EXERCISE DESCRIPTION:
Lift out, unaltered, the lines of the material below between the line holding "[cells in the" and the line holding "idex.aluSig_out,3", counting both.
———
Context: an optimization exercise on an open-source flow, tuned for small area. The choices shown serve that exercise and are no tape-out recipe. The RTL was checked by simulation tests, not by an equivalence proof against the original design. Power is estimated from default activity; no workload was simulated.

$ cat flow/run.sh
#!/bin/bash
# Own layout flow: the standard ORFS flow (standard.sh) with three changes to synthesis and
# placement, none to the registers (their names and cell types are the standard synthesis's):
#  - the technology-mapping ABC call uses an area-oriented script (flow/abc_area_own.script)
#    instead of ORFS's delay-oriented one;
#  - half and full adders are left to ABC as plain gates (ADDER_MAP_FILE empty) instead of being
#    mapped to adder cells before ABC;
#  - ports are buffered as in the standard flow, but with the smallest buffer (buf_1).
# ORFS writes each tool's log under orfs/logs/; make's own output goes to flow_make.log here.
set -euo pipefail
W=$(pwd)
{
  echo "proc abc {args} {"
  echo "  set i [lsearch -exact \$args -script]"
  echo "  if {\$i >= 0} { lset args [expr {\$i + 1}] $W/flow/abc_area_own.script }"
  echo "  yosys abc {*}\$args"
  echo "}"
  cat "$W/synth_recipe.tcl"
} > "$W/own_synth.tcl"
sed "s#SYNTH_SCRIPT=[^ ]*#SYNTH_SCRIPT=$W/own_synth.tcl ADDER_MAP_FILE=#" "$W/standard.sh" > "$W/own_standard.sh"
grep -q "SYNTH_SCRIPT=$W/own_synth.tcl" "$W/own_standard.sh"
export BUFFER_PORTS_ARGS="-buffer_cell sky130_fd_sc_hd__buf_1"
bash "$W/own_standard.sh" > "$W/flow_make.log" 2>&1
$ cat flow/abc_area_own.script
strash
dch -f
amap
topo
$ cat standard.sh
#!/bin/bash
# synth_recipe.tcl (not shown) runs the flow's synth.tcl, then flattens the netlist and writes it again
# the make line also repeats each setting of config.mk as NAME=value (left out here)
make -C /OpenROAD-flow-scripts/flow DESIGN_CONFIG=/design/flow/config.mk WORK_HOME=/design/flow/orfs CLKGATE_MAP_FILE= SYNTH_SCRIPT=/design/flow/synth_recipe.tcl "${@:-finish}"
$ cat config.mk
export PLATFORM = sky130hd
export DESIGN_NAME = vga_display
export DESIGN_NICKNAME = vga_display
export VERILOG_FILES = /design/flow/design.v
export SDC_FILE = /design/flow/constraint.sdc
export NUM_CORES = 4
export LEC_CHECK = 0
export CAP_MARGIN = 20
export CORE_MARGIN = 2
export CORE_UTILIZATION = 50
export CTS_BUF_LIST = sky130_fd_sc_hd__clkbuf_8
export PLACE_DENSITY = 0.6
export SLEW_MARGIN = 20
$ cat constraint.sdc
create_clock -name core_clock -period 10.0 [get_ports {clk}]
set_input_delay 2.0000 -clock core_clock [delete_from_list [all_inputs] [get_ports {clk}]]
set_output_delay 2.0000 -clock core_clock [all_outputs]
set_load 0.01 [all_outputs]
———
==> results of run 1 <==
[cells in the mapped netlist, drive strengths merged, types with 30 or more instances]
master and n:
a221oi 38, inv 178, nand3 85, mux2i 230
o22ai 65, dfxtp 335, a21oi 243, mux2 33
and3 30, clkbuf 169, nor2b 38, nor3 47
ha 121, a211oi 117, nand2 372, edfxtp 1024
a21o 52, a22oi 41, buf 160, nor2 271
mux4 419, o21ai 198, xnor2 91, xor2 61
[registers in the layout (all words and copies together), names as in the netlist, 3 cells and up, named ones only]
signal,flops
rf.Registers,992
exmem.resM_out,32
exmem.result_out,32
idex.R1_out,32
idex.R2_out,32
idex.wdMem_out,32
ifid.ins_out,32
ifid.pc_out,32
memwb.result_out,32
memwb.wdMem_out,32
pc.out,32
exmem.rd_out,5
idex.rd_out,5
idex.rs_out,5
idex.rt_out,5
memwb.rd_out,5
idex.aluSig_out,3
———
RESPONSE TO THIS EXERCISE:
[cells in the mapped netlist, drive strengths merged, types with 30 or more instances]
master and n:
a221oi 38, inv 178, nand3 85, mux2i 230
o22ai 65, dfxtp 335, a21oi 243, mux2 33
and3 30, clkbuf 169, nor2b 38, nor3 47
ha 121, a211oi 117, nand2 372, edfxtp 1024
a21o 52, a22oi 41, buf 160, nor2 271
mux4 419, o21ai 198, xnor2 91, xor2 61
[registers in the layout (all words and copies together), names as in the netlist, 3 cells and up, named ones only]
signal,flops
rf.Registers,992
exmem.resM_out,32
exmem.result_out,32
idex.R1_out,32
idex.R2_out,32
idex.wdMem_out,32
ifid.ins_out,32
ifid.pc_out,32
memwb.result_out,32
memwb.wdMem_out,32
pc.out,32
exmem.rd_out,5
idex.rd_out,5
idex.rs_out,5
idex.rt_out,5
memwb.rd_out,5
idex.aluSig_out,3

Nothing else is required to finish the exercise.